中国名人故居游学馆(北京卷) 上一节     回书目   下一节    下一章

第一章 什刹海畔的波涛旧友
宋庆龄故居(6)
作者 : 读图时代 企划




  然而,宋庆龄其实并不喜欢住在这里。据鲁迅之子周海婴回忆,他的母亲许广平在世时,曾经代表统战部经常拜访宋庆龄,问询她的生活与健康。宋庆龄与许广平多次说过,她不想住在北京,而更愿意待在上海老家。因为孙中山是在北京去世的,这座城市总让她触景生情,心中伤感;而且,宋庆龄一直患有严重的神经性皮炎(荨麻症)——这是宋家人都患的一种病,北京的干燥气候总是让她有许多过敏反应,发病时异常痛苦。许广平每次都向上级汇报宋庆龄的愿望,但上面权衡轻重之后,还是请她住在北京。1971年10月的一天清晨,宋庆龄曾因病症发作,痒痛得一夜无眠,不得不写信托在香港的朋友火速寄日本产的特效药来。

  对这座宅院的矛盾心态,绝不仅仅是出于宋庆龄对自身健康的烦恼,她在给外国友人的一封信中说:“我住在醇亲王的王府里,溥仪就是在这里出生的。园子有小溪环绕,园里有许多美丽的树木……草地几乎一年到头都是绿的。园里还有一所两层小楼。过去住在这里的皇亲国戚常来听云雀和别的鸟儿歌唱……我确实在享受‘皇家的’待遇,尽管我并不快乐,因为有许多比我更有价值的人现在还住在简陋的小屋里。”

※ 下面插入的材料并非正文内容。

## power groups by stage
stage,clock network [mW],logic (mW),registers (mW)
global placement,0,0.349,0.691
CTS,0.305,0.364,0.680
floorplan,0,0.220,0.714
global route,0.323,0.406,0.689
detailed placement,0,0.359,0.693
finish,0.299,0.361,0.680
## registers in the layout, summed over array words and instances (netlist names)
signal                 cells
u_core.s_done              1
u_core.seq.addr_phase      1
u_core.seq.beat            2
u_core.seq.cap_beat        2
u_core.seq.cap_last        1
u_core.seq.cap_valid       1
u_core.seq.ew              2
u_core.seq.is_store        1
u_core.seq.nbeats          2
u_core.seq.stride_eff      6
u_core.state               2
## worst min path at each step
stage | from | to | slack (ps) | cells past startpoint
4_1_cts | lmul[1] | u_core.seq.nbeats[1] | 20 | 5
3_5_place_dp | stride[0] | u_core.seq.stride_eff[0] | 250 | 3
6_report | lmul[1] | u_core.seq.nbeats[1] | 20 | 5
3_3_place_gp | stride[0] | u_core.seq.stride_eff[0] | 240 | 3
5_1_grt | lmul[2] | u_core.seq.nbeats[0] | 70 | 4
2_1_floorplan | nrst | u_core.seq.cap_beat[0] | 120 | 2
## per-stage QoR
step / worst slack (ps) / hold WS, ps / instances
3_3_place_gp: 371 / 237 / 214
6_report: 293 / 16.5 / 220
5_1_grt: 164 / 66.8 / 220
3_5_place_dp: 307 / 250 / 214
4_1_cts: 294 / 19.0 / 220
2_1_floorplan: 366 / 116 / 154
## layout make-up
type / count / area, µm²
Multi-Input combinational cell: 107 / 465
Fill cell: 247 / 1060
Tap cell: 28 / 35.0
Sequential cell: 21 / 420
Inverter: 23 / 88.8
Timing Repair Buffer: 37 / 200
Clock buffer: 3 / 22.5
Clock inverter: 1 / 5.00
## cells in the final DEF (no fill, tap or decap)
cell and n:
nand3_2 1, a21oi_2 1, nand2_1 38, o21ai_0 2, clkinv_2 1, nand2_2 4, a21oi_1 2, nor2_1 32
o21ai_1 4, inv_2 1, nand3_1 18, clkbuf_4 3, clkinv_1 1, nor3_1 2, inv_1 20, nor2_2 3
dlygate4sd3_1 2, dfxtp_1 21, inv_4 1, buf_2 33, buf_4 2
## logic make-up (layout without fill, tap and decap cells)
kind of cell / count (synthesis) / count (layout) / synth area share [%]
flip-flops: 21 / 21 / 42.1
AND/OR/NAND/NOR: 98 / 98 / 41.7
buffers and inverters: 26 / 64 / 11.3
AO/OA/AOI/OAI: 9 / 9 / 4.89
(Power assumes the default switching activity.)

  “文革”之前,宋庆龄还能偶尔回上海休养。“文革”期间,上海成为“四人帮”的基地,宋家在淮海中路的房子受到冲击,周恩来为宋庆龄的安全考虑,力劝她住在北京。而在北京的院墙内外,也并不清静,“我每天如果不开会要花八九小时看东西”,大量与运动有关的资料让宋庆龄无所适从,她一生经历过无数风暴,但从未有过思想混乱的时候。尽管一个人生活了几十年,她始终觉得自己是人民革命洪流的一部分。但在“文革”的十年里——从她74岁到84岁——这位意志坚强的女性却感到被孤立了起来,使她思想混乱,有时甚至觉得孤独凄凉,这是从未有过的。

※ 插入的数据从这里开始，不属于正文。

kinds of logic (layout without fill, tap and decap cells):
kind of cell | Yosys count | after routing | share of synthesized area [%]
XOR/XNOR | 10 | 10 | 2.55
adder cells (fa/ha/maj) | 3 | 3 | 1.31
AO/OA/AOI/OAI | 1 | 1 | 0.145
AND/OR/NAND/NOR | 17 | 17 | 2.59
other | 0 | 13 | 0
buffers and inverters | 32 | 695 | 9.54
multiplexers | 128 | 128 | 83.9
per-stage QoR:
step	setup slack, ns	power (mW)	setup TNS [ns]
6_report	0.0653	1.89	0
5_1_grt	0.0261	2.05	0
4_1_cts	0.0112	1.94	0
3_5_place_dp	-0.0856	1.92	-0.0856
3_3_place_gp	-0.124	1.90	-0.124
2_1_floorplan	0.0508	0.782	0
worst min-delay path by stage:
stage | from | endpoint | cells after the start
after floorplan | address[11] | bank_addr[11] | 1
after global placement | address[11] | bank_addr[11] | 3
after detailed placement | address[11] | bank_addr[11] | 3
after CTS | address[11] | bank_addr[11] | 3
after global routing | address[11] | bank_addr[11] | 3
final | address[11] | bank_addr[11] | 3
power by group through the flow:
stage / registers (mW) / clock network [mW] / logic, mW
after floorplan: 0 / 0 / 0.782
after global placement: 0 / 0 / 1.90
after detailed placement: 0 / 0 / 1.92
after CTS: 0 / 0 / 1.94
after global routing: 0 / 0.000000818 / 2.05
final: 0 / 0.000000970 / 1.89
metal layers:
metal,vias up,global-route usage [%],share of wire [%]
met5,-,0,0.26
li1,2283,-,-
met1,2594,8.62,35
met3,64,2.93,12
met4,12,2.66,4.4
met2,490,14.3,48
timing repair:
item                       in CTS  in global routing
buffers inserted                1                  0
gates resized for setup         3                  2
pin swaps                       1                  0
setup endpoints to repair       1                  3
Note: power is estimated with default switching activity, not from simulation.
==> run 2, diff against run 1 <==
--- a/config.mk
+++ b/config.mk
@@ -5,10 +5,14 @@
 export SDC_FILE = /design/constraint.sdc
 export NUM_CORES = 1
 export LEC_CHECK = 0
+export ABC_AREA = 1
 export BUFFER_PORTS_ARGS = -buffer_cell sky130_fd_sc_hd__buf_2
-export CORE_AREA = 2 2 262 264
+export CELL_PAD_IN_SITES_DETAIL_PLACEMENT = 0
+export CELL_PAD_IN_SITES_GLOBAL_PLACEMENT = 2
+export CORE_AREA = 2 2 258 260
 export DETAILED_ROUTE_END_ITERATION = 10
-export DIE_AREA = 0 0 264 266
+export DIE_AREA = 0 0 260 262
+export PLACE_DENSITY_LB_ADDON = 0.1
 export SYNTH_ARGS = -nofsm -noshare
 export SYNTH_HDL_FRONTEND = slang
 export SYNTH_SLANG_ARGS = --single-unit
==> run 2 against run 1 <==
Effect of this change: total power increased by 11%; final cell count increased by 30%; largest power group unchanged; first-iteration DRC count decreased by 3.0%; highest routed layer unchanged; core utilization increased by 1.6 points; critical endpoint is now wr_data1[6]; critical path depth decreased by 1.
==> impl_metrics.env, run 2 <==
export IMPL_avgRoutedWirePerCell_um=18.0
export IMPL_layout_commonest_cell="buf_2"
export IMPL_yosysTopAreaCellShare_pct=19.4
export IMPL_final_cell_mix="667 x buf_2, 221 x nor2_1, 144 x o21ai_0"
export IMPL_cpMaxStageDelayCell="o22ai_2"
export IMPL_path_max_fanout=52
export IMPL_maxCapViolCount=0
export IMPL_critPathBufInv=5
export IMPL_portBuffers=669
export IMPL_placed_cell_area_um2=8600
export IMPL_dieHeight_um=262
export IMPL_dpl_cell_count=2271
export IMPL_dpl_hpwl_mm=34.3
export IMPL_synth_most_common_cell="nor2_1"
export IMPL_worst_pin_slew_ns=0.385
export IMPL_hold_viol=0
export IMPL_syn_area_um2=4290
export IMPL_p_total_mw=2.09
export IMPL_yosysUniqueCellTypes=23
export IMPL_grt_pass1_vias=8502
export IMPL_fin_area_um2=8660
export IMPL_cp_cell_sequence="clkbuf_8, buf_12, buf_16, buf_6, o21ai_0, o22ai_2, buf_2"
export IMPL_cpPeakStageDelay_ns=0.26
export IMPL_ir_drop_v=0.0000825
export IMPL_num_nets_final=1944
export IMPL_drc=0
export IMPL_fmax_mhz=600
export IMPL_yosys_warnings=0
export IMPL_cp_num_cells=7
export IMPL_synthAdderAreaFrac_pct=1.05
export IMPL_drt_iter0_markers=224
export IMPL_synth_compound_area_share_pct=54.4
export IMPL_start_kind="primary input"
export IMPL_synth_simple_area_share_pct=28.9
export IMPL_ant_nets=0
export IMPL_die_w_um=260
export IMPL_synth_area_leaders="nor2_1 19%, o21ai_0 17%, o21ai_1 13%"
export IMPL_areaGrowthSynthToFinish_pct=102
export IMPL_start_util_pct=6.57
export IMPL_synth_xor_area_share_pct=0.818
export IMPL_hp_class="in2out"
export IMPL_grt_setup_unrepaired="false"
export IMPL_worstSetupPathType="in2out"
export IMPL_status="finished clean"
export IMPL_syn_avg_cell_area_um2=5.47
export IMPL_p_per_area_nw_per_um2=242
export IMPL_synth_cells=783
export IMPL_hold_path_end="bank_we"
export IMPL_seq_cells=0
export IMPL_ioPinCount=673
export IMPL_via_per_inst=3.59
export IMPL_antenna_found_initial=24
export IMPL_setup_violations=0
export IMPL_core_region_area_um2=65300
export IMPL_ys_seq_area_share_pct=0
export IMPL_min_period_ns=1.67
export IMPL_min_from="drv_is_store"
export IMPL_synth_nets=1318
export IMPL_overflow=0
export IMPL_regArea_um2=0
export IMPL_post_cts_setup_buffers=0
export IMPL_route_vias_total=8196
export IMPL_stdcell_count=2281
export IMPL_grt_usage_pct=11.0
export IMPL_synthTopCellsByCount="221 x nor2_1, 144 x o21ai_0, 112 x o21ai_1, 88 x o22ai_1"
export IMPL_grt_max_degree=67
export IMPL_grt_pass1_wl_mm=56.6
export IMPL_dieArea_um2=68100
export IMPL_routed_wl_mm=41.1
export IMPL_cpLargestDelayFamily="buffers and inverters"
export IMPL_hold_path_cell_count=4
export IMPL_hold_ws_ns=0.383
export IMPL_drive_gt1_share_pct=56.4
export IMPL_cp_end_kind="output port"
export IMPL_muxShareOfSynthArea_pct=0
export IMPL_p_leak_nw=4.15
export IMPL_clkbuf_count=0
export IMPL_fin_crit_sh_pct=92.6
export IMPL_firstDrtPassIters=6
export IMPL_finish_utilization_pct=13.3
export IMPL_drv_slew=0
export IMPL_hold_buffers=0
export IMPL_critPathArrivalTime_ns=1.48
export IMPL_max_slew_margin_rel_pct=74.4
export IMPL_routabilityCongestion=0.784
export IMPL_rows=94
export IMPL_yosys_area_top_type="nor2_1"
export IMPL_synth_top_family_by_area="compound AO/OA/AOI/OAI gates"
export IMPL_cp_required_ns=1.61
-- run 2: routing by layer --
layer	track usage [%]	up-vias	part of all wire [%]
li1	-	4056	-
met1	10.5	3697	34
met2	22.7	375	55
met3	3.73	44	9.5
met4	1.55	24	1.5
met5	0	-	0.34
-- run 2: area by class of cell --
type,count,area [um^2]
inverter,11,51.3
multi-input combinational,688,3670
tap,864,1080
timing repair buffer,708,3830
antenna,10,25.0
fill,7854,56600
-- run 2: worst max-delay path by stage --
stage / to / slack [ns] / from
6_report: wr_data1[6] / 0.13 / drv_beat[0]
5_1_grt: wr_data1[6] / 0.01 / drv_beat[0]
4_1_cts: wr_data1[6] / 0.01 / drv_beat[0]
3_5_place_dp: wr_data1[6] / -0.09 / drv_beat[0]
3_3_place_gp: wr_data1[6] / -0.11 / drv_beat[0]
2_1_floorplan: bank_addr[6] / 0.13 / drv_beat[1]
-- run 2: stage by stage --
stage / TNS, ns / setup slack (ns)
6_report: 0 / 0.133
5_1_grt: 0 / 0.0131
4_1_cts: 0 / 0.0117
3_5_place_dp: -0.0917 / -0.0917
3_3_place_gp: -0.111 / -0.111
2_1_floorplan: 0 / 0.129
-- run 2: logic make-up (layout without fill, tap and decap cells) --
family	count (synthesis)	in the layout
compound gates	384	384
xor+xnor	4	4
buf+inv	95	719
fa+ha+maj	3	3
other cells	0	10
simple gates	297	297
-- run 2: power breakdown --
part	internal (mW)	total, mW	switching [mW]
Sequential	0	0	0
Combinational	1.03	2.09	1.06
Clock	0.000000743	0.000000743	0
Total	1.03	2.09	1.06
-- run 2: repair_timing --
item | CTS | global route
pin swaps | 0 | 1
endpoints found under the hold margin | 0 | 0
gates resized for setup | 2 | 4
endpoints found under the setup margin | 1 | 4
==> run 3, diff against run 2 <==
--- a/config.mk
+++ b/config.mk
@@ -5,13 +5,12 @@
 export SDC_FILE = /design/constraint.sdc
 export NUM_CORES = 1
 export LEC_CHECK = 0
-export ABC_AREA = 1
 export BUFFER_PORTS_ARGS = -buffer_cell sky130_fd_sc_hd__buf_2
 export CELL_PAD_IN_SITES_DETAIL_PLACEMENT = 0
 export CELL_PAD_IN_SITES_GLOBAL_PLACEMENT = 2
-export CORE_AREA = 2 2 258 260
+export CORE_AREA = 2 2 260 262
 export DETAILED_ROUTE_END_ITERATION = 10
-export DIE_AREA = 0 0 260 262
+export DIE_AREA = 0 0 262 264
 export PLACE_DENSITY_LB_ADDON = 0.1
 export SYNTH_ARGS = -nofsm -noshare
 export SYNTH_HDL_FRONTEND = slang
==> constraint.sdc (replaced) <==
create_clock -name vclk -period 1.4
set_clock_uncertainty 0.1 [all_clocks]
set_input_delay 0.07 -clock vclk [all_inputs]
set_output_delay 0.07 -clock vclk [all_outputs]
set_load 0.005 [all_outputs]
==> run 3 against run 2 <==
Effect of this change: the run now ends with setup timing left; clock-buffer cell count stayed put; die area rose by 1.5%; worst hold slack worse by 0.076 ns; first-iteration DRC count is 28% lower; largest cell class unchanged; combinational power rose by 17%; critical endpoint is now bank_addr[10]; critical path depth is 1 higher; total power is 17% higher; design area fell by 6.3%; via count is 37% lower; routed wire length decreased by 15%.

  虽然受到周恩来向毛泽东申请来的特别保护,没有人冲进她的住所,但庭院的墙上仍被人贴了大字报,墙外不时传来红卫兵们批斗“走资派”和“牛鬼蛇神”的刺耳叫喊和高音喇叭声,这让她震惊和痛苦。最使她难受的是那种低沉的声音——打人的声音和被打者的呻吟。她把这些情况写信告诉友人安娜·路易斯·斯特朗,并嘱咐斯特朗把信阅后销毁,这是过去做地下工作时才会采取的非常手段。

  最大的打击来自上海,红卫兵毁坏了宋庆龄双亲在万国公墓的墓地,把墓中的骸骨挖出来“曝尸”,因为他们也是“最大的反动派”蒋介石的岳父母。当墓地遭破坏的照片从上海寄到北京时,宋庆龄身边的工作人员第一次看到她失声痛哭。虽然后来周恩来下令上海市立即修复墓地,并在竣工后拍照寄给宋庆龄,但悲痛已长久地占据她的心灵。

  在晚年,还有不少流言困扰着她。早在1927年宋庆龄因不满蒋介石发动“四·一二”政变流亡海外时,国民党右派就制造过宋庆龄与国民党左派陈友仁私奔的谣言,力图冲淡宋庆龄跟蒋介石决裂的政治意义。美联社甚至播发了宋庆龄在莫斯科结婚的假消息,致使宋庆龄大病三个星期。

  宋庆龄的警卫秘书隋学芳由于酒后中风,生活困难,宋庆龄一度抚养了他的两个女儿:姐姐叫隋永清,英文名字叫约兰达;妹妹叫隋永洁,英文名叫珍妮特。这两个活泼的女孩子为宋庆龄解了不少寂寞,因此宋庆龄非常溺爱她们,而她们由此养成了娇纵的性格,也让宋庆龄操心不已。这也成了流言的来源,关于“宋庆龄晚年和某警卫的感情纠葛”的绯闻,在她生前身后,在中外都有流传。

  “质本洁来还洁去”,任何风雨都不能磨损宋庆龄的美丽与崇高,我想,即使她真的有了新的感情,那也是完全应当的,不管多么伟大的光环笼罩,她也是一个人,一个普通的女人,完全有追求幸福的权利。